Prepare Your NGS Result for NGCloud¶
Organize the result folder¶
A standard result folder is like:
job_tuxedo_minimal
├── 1_fastqc
│ ├── output
│ └── overall
├── 2_tophat_176
│ ├── output
│ └── run.log
├── 3_tophat_183
│ ├── output
│ └── run.log
│ (skip other stages) ...
└── job_info.yaml
Specify the job_info.yaml¶
File job_info.yaml follows YAML syntax, which stores how the NGS analysis pipeline is performed and the sample information. YAML is a human readable format to store natural data structure. The following is the YAML content of our minimal example:
1 2 3 4 5 6 7 8 9 10 11 12 | job_type: tuxedo
job_id: 9527
sample_list:
# TODO: accept conditions, sample_group
- SRR1027176_1:
pair_end: R1
- SRR1027176_2:
pair_end: R2
- SRR1027183_1:
pair_end: R1
- SRR1027183_2:
pair_end: R2
|
It specifies:
- job_type: pipeline that the NGS result is performed
- job_id: an auto-generated job ID. If that’s a custom result, type in a summary name for this job.
- sample_list: list of samples used in this job and their properties.
Sample list¶
Warning
Mind the format and indentation how a sample_list is specified.
sample_list:
- <sample_name>:
<property_A>: <value>
- <sample_name>:
<property_A>: <value>
<property_C>: <value>
A general sample_list structure is like the above example.
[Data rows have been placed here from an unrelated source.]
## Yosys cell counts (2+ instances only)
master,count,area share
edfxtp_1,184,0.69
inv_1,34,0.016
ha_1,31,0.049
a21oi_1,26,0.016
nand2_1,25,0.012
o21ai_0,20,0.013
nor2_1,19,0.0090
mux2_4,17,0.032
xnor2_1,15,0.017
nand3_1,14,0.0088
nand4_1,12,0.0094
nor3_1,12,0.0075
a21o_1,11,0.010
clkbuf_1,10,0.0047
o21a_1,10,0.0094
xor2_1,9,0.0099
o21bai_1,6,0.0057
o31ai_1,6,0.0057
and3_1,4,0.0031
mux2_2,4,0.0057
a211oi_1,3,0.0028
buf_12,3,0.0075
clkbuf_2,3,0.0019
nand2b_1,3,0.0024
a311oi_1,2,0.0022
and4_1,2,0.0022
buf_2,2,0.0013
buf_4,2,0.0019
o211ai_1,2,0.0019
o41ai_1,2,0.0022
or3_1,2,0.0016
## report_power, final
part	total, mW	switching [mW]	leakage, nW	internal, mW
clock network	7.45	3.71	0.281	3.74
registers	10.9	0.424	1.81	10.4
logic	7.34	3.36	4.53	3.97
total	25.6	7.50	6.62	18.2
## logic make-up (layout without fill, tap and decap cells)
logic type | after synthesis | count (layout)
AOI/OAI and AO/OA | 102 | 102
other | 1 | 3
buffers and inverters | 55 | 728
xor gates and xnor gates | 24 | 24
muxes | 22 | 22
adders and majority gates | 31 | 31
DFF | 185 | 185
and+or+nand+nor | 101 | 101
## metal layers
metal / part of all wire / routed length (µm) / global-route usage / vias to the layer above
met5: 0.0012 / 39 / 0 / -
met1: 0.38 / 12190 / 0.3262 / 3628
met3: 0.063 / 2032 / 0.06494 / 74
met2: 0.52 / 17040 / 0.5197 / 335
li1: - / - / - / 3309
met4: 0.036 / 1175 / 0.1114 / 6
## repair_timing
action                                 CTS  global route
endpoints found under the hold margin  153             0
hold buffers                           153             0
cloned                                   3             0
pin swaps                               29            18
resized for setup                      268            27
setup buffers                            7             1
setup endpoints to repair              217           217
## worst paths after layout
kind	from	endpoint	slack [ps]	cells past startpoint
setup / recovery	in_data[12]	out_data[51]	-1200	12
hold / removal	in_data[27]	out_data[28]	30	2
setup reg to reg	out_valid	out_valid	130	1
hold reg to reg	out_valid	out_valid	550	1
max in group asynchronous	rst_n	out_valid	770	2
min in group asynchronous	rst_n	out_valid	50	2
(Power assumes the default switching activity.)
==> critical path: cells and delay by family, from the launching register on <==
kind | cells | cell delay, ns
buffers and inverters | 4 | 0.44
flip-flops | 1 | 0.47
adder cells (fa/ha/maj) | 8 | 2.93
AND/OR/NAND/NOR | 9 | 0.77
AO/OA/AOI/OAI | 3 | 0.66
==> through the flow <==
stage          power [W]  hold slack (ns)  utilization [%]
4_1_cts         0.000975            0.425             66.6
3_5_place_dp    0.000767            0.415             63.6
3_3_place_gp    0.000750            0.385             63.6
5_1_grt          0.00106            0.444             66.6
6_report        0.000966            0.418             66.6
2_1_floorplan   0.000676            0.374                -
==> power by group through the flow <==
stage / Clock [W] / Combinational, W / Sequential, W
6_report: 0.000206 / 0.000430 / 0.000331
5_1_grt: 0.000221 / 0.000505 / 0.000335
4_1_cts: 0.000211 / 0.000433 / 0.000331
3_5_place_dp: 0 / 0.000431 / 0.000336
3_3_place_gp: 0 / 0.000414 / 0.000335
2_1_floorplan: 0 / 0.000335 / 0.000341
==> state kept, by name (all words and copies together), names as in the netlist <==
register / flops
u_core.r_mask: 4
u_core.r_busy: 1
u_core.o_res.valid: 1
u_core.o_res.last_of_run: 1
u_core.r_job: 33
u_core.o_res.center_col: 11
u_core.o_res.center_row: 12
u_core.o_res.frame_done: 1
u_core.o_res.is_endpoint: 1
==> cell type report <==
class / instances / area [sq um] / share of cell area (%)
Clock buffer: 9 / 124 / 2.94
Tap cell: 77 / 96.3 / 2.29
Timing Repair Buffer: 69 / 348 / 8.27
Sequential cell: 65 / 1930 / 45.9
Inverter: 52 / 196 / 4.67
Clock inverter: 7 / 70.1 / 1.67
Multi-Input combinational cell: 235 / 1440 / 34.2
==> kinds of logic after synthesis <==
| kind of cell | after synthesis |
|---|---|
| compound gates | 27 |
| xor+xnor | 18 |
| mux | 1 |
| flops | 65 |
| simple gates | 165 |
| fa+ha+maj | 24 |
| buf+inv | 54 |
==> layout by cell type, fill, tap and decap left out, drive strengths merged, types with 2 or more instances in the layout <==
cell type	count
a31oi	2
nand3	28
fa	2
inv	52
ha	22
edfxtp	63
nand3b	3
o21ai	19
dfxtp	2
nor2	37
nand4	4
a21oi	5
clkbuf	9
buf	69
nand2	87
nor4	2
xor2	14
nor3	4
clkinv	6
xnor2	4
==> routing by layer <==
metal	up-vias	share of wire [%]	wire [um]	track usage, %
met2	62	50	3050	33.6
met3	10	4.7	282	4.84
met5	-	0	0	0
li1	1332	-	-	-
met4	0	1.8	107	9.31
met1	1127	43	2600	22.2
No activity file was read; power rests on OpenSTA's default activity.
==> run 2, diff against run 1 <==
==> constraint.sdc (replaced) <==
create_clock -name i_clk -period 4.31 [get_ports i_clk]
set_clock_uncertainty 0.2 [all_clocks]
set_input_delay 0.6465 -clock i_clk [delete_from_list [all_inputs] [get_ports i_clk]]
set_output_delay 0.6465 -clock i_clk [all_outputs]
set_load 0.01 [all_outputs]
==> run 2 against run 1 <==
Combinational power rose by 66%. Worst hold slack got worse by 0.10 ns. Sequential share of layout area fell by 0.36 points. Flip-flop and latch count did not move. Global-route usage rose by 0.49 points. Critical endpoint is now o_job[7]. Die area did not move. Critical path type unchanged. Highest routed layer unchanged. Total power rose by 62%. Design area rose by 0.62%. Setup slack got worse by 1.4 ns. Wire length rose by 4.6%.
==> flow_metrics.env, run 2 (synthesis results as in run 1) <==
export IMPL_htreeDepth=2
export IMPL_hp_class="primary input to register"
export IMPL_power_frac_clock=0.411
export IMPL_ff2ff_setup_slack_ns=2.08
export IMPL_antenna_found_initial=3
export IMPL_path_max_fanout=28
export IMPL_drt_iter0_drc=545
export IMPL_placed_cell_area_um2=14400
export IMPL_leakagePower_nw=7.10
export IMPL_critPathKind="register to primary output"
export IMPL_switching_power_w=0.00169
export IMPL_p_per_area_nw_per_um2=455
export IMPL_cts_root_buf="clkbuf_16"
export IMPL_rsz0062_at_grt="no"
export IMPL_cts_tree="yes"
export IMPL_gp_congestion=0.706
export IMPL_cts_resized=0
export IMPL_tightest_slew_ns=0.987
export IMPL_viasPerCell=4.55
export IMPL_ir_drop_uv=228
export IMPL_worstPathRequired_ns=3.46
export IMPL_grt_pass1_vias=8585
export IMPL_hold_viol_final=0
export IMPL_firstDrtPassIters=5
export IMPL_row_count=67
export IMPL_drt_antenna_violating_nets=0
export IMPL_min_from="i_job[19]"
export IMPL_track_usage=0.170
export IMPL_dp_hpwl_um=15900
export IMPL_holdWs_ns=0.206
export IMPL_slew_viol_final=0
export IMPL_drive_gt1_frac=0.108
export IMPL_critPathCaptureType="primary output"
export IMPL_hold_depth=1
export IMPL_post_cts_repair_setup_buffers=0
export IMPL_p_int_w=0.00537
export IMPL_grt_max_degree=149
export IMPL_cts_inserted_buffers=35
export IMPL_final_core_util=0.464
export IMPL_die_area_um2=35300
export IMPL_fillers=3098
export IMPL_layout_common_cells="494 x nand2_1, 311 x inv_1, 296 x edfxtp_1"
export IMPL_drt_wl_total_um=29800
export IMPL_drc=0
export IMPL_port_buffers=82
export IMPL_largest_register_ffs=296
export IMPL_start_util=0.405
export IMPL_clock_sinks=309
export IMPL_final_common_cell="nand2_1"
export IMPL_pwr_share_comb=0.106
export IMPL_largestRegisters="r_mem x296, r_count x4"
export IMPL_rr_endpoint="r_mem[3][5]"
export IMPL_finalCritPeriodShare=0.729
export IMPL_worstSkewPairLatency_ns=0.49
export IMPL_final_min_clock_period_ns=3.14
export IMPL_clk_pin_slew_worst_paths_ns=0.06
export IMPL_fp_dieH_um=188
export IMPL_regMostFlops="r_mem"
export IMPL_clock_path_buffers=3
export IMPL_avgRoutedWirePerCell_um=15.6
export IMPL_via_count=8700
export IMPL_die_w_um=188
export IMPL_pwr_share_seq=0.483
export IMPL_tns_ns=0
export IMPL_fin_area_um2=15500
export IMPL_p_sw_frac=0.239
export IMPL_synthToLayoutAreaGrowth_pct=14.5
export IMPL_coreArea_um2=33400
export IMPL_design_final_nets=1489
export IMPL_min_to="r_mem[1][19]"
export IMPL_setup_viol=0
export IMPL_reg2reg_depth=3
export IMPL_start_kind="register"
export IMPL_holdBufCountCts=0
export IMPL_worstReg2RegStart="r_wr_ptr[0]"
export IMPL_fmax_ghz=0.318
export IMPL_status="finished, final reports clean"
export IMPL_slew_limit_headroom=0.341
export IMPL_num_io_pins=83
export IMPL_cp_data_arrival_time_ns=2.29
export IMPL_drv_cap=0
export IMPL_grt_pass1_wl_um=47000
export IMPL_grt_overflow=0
[config.mk]
export PLATFORM = sky130hd
export DESIGN_NAME = line_follow_pd_speed_control
export DESIGN_NICKNAME = d
export VERILOG_FILES = /design/src/rtl/lfpd_pkg.sv /design/src/rtl/line_follow_pd_speed_control.sv /design/src/rtl/lfpd_queue.sv /design/src/rtl/lfpd_front.sv /design/src/rtl/lfpd_back.sv
export SDC_FILE = /design/constraint.sdc
export NUM_CORES = 2
export LEC_CHECK = 0
export BUFFER_PORTS_ARGS = -buffer_cell sky130_fd_sc_hd__buf_2
export CORE_MARGIN = 5
export CORE_UTILIZATION = 28
export CTS_BUF_LIST = sky130_fd_sc_hd__clkbuf_8
export DETAILED_ROUTE_END_ITERATION = 16
export GPL_TIMING_DRIVEN = 0
export PLACE_DENSITY = 0.41
export SLEW_MARGIN = 15
export SYNTH_ARGS = -nofsm -noshare
export SYNTH_HDL_FRONTEND = slang
export SYNTH_SLANG_ARGS = --single-unit
export TNS_END_PERCENT = 5
[constraint.sdc]
create_clock -name clk -period 7.9 [get_ports clk]
set_input_delay 0.79 -clock clk [delete_from_list [all_inputs] [get_ports clk]]
set_output_delay 0.79 -clock clk [all_outputs]
set_load 0.005 [all_outputs]
File: config.mk
export PLATFORM = sky130hd
export DESIGN_NAME = pnm_header_field_parser_core_flat
export DESIGN_NICKNAME = d
export VERILOG_FILES = /design/src/rtl/pnmhp_pkg.sv /design/src/rtl/pnmhp_in_if.sv /design/src/rtl/pnmhp_out_if.sv /design/src/rtl/pnmhp_step.sv /design/src/rtl/pnm_header_field_parser_core.sv /design/src/flat_wrapper.sv
export SDC_FILE = /design/constraint.sdc
export NUM_CORES = 1
export LEC_CHECK = 0
export ABC_CLOCK_PERIOD_IN_PS = 15150
export BUFFER_PORTS_ARGS = -buffer_cell sky130_fd_sc_hd__buf_2
export CAP_MARGIN = 20
export CELL_PAD_IN_SITES_DETAIL_PLACEMENT = 1
export CELL_PAD_IN_SITES_GLOBAL_PLACEMENT = 1
export CORE_AREA = 8 8 244 246
export DETAILED_ROUTE_END_ITERATION = 10
export DIE_AREA = 0 0 252 254
export PLACE_DENSITY = 0.68
export SYNTH_ARGS = -nofsm -noshare
export SYNTH_HDL_FRONTEND = slang
export SYNTH_SLANG_ARGS = --single-unit
File: constraint.sdc
create_clock -name clk -period 15.15 [get_ports clk]
set_input_delay 0.7575 -clock clk [delete_from_list [all_inputs] [get_ports clk]]
set_output_delay 0.7575 -clock clk [all_outputs]
set_load 0.02 [all_outputs]
File: src/rtl/pnmhp_pkg.sv
`default_nettype none

package pnmhp_pkg;

  localparam int unsigned DataW   = 8;
  localparam int unsigned ValueW  = 16;
  localparam int unsigned AccW    = 32;
  localparam int unsigned LimitW  = 63;
  localparam int unsigned PitchW  = 17;
  localparam int unsigned AreaW   = 2 * ValueW;

  localparam logic [LimitW-1:0] SIZE_LIMIT_RESET = 63'h7FFF_FFFF_FFFF_FFFD;

  // Result status codes
  localparam logic [1:0] STATUS_OK      = 2'd0;
  localparam logic [1:0] STATUS_INVALID = 2'd1;
  localparam logic [1:0] STATUS_TOO_BIG = 2'd2;

  // Token counter values: number of tokens begun so far
  localparam logic [1:0] TOK_WIDTH  = 2'd1;
  localparam logic [1:0] TOK_HEIGHT = 2'd2;
  localparam logic [1:0] TOK_MAXVAL = 2'd3;

  // Characters of interest
  localparam logic [DataW-1:0] CH_HASH    = 8'h23;
  localparam logic [DataW-1:0] CH_NEWLINE = 8'h0A;
  localparam logic [DataW-1:0] CH_SPACE   = 8'h20;
  localparam logic [DataW-1:0] CH_TAB     = 8'h09;
  localparam logic [DataW-1:0] CH_CR      = 8'h0D;
  localparam logic [AccW-1:0]  CH_ZERO    = 32'h0000_0030;

  localparam logic [ValueW-1:0] WIDE_SAMPLE = 16'd255;

  typedef struct packed {
    logic              in_comment;
    logic              in_token;
    logic [1:0]        token_index;
    logic [AccW-1:0]   accumulator;
    logic [ValueW-1:0] held_width;
    logic [ValueW-1:0] held_height;
    logic [AreaW-1:0]  held_area;
    logic              finished;
  } parse_state_t;

  typedef struct packed {
    logic [1:0]        status;
    logic [ValueW-1:0] width;
    logic [ValueW-1:0] height;
    logic [ValueW-1:0] max_value;
    logic [1:0]        bytes_per_sample;
    logic [PitchW-1:0] row_pitch;
  } result_t;

endpackage

`default_nettype wire

File: src/rtl/pnmhp_in_if.sv
`default_nettype none

interface pnmhp_in_if;
  logic       valid;
  logic       ready;
  logic [7:0] data_byte;
  logic       first;

  modport source (output valid, output data_byte, output first, input ready);
  modport sink   (input valid, input data_byte, input first, output ready);
endinterface

`default_nettype wire

File: src/rtl/pnmhp_out_if.sv
`default_nettype none

interface pnmhp_out_if;
  logic        valid;
  logic        ready;
  logic [1:0]  status;
  logic [15:0] width;
  logic [15:0] height;
  logic [15:0] max_value;
  logic [1:0]  bytes_per_sample;
  logic [16:0] row_pitch;

  modport source (output valid, output status, output width, output height,
                  output max_value, output bytes_per_sample, output row_pitch,
                  input ready);
  modport sink   (input valid, input status, input width, input height,
                  input max_value, input bytes_per_sample, input row_pitch,
                  output ready);
endinterface

`default_nettype wire

File: src/rtl/pnmhp_step.sv
`default_nettype none

module pnmhp_step (
  input  pnmhp_pkg::parse_state_t     state_cur,
  input  logic [7:0]                  data_byte,
  input  logic                        first,
  input  logic [62:0]                 size_limit,
  output pnmhp_pkg::parse_state_t     state_nxt,
  output logic                        emit,
  output pnmhp_pkg::result_t          result
);
  import pnmhp_pkg::*;

  parse_state_t      base;
  logic              blank;
  logic [AccW-1:0]   acc_base;
  logic [AccW-1:0]   acc_next;
  logic [AccW-1:0]   val;
  logic              val_bad;
  logic              wide;
  logic [AreaW:0]    product;

  assign blank = (data_byte == CH_SPACE) ||
                 ((data_byte >= CH_TAB) && (data_byte <= CH_CR));

  assign acc_base = state_cur.in_token && !first ? state_cur.accumulator : '0;
  assign acc_next = {acc_base[AccW-4:0], 3'b000} + {acc_base[AccW-2:0], 1'b0}
                    + {{(AccW-DataW){1'b0}}, data_byte} - CH_ZERO;

  assign val     = base.accumulator;
  assign val_bad = (val == '0) || (val[AccW-1:ValueW] != '0);
  assign wide    = val[ValueW-1:0] > WIDE_SAMPLE;
  assign product = wide ? {base.held_area, 1'b0} : {1'b0, base.held_area};

  always_comb begin
    base = state_cur;
    if (first) begin
      base = '0;
    end
    state_nxt = base;
    emit      = 1'b0;
    result    = '0;

    if (base.finished) begin
      // drop everything until restart
    end else if (base.in_comment) begin
      if (data_byte == CH_NEWLINE) begin
        state_nxt.in_comment = 1'b0;
      end
    end else if (data_byte == CH_HASH) begin
      state_nxt.in_comment = 1'b1;
    end else if (!blank) begin
      if (!base.in_token) begin
        state_nxt.in_token    = 1'b1;
        state_nxt.token_index = base.token_index + 2'd1;
      end
      state_nxt.accumulator = acc_next;
    end else if (base.in_token) begin
      state_nxt.in_token    = 1'b0;
      state_nxt.accumulator = '0;
      if (val_bad || (base.token_index == 2'd0)) begin
        emit               = 1'b1;
        result.status      = STATUS_INVALID;
        state_nxt.finished = 1'b1;
      end else if (base.token_index == TOK_WIDTH) begin
        state_nxt.held_width = val[ValueW-1:0];
      end else if (base.token_index == TOK_HEIGHT) begin
        state_nxt.held_height = val[ValueW-1:0];
        state_nxt.held_area   = AreaW'(base.held_width) * AreaW'(val[ValueW-1:0]);
      end else begin
        // maxval closes the header
        emit                    = 1'b1;
        state_nxt.finished      = 1'b1;
        result.status           = ({{(LimitW-AreaW-1){1'b0}}, product} > size_limit)
                                  ? STATUS_TOO_BIG : STATUS_OK;
        result.width            = base.held_width;
        result.height           = base.held_height;
        result.max_value        = val[ValueW-1:0];
        result.bytes_per_sample = wide ? 2'd2 : 2'd1;
        result.row_pitch        = wide ? {base.held_width, 1'b0}
                                       : {1'b0, base.held_width};
      end
    end
  end

endmodule

`default_nettype wire

File: src/rtl/pnm_header_field_parser_core.sv
`default_nettype none

// Channel   Direction  Word contents
// in_if     sink       data_byte[7:0], first (restart parser on this byte)
// out_if    source     status, width, height, max_value, bytes_per_sample, row_pitch
// cfg_*     write      size_limit[62:0], taken on any edge with cfg_we high
//
// One header byte per cycle while no result waits on a stalled out_if. A byte
// waits in the input register, and its result (if any) is loaded into the output
// register on the edge that consumes the byte, where out_if.valid rises; the
// earliest result handshake comes on the following edge.
// Reset clears the parser state and the valid flags and loads size_limit.
// A result waiting on out_if holds the input register; in_if.ready stays high
// whenever the input register is empty or will move on this edge.
module pnm_header_field_parser_core (
  input  logic              clk,
  input  logic              rst_n,
  pnmhp_in_if.sink          in_if,
  pnmhp_out_if.source       out_if,
  input  logic              cfg_we,
  input  logic [62:0]       cfg_data
);
  import pnmhp_pkg::*;

  // input register
  logic              in_valid_r;
  logic [DataW-1:0]  in_byte_r;
  logic              in_first_r;

  // parser state and size limit
  parse_state_t      state_r;
  parse_state_t      state_nxt;
  logic [LimitW-1:0] size_limit_r;

  // result register
  logic              out_valid_r;
  result_t           out_r;
  result_t           result_nxt;
  logic              emit;

  logic              out_free;
  logic              advance;
  logic              in_take;

  // The output register can take a new word if empty or draining this edge.
  assign out_free = !out_valid_r || out_if.ready;
  assign advance  = in_valid_r && out_free;
  assign in_if.ready = !in_valid_r || out_free;
  assign in_take  = in_if.valid && in_if.ready;

  pnmhp_step u_step (
    .state_cur  (state_r),
    .data_byte  (in_byte_r),
    .first      (in_first_r),
    .size_limit (size_limit_r),
    .state_nxt  (state_nxt),
    .emit       (emit),
    .result     (result_nxt)
  );

  // Input register: load on accept, otherwise empty once consumed.
  always_ff @(posedge clk) begin
    if (!rst_n) begin
      in_valid_r <= 1'b0;
    end else if (in_take) begin
      in_valid_r <= 1'b1;
    end else if (advance) begin
      in_valid_r <= 1'b0;
    end
  end

  always_ff @(posedge clk) begin
    if (in_take) begin
      in_byte_r  <= in_if.data_byte;
      in_first_r <= in_if.first;
    end
  end

  // Parser state moves only when the byte in the input register is consumed.
  always_ff @(posedge clk) begin
    if (!rst_n) begin
      state_r <= '0;
    end else if (advance) begin
      state_r <= state_nxt;
    end
  end

  always_ff @(posedge clk) begin
    if (!rst_n) begin
      size_limit_r <= SIZE_LIMIT_RESET;
    end else if (cfg_we) begin
      size_limit_r <= cfg_data;
    end
  end

  // Output register: capture a result, drop the word once taken.
  always_ff @(posedge clk) begin
    if (!rst_n) begin
      out_valid_r <= 1'b0;
    end else if (advance && emit) begin
      out_valid_r <= 1'b1;
    end else if (out_if.ready) begin
      out_valid_r <= 1'b0;
    end
  end

  always_ff @(posedge clk) begin
    if (advance && emit) begin
      out_r <= result_nxt;
    end
  end

  assign out_if.valid            = out_valid_r;
  assign out_if.status           = out_r.status;
  assign out_if.width            = out_r.width;
  assign out_if.height           = out_r.height;
  assign out_if.max_value        = out_r.max_value;
  assign out_if.bytes_per_sample = out_r.bytes_per_sample;
  assign out_if.row_pitch        = out_r.row_pitch;

endmodule

`default_nettype wire

File: src/flat_wrapper.sv
// flat-port wrapper written by rule: the top's interface ports become plain ports
module pnm_header_field_parser_core_flat import pnmhp_pkg::*;
  (clk, rst_n, cfg_we, cfg_data, in_if_valid, in_if_data_byte, in_if_first, in_if_ready, out_if_valid, out_if_status, out_if_width, out_if_height, out_if_max_value, out_if_bytes_per_sample, out_if_row_pitch, out_if_ready);
  pnmhp_in_if in_if_i ();
  pnmhp_out_if out_if_i ();
  input  logic clk;
  input  logic rst_n;
  input  logic cfg_we;
  input  logic [62:0] cfg_data;
  input wire logic [$bits(in_if_i.valid)-1:0] in_if_valid;
  input wire logic [$bits(in_if_i.data_byte)-1:0] in_if_data_byte;
  input wire logic [$bits(in_if_i.first)-1:0] in_if_first;
  output wire logic [$bits(in_if_i.ready)-1:0] in_if_ready;
  output wire logic [$bits(out_if_i.valid)-1:0] out_if_valid;
  output wire logic [$bits(out_if_i.status)-1:0] out_if_status;
  output wire logic [$bits(out_if_i.width)-1:0] out_if_width;
  output wire logic [$bits(out_if_i.height)-1:0] out_if_height;
  output wire logic [$bits(out_if_i.max_value)-1:0] out_if_max_value;
  output wire logic [$bits(out_if_i.bytes_per_sample)-1:0] out_if_bytes_per_sample;
  output wire logic [$bits(out_if_i.row_pitch)-1:0] out_if_row_pitch;
  input wire logic [$bits(out_if_i.ready)-1:0] out_if_ready;
  assign in_if_i.valid = in_if_valid;
  assign in_if_i.data_byte = in_if_data_byte;
  assign in_if_i.first = in_if_first;
  assign in_if_ready = in_if_i.ready;
  assign out_if_valid = out_if_i.valid;
  assign out_if_status = out_if_i.status;
  assign out_if_width = out_if_i.width;
  assign out_if_height = out_if_i.height;
  assign out_if_max_value = out_if_i.max_value;
  assign out_if_bytes_per_sample = out_if_i.bytes_per_sample;
  assign out_if_row_pitch = out_if_i.row_pitch;
  assign out_if_i.ready = out_if_ready;
  pnm_header_field_parser_core u_core (.clk(clk), .rst_n(rst_n), .in_if(in_if_i), .out_if(out_if_i), .cfg_we(cfg_we), .cfg_data(cfg_data));
endmodule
Some properties may be shared across samples such as pair_end, while some may be unique for certain samples such as stranded. Only the specified properties will be defined.
Pair-end¶
For now, pair_end, the pair-end type of a sample, is highly recommended to be specified for all samples. If a sample is single-ended sequenced, set the value to False:
- single_end_sample:
pair_end: False
While for a pair-end sample, one needs to create separate records for both ends:
- a_pairend_sample:
pair_end: R1
- a_pairend_sample:
pair_end: R2
Of course, if only one end of a pair-end sample is used, only one record needs to be created.
To find out what properties can be set to a sample, see ngcloud.info.Sample for more info.
Note
Currently, there is nothing important but sample list to be specify in job_info.yaml. While as report templates evolve and use more arguments and information, there will be more requirements about the format.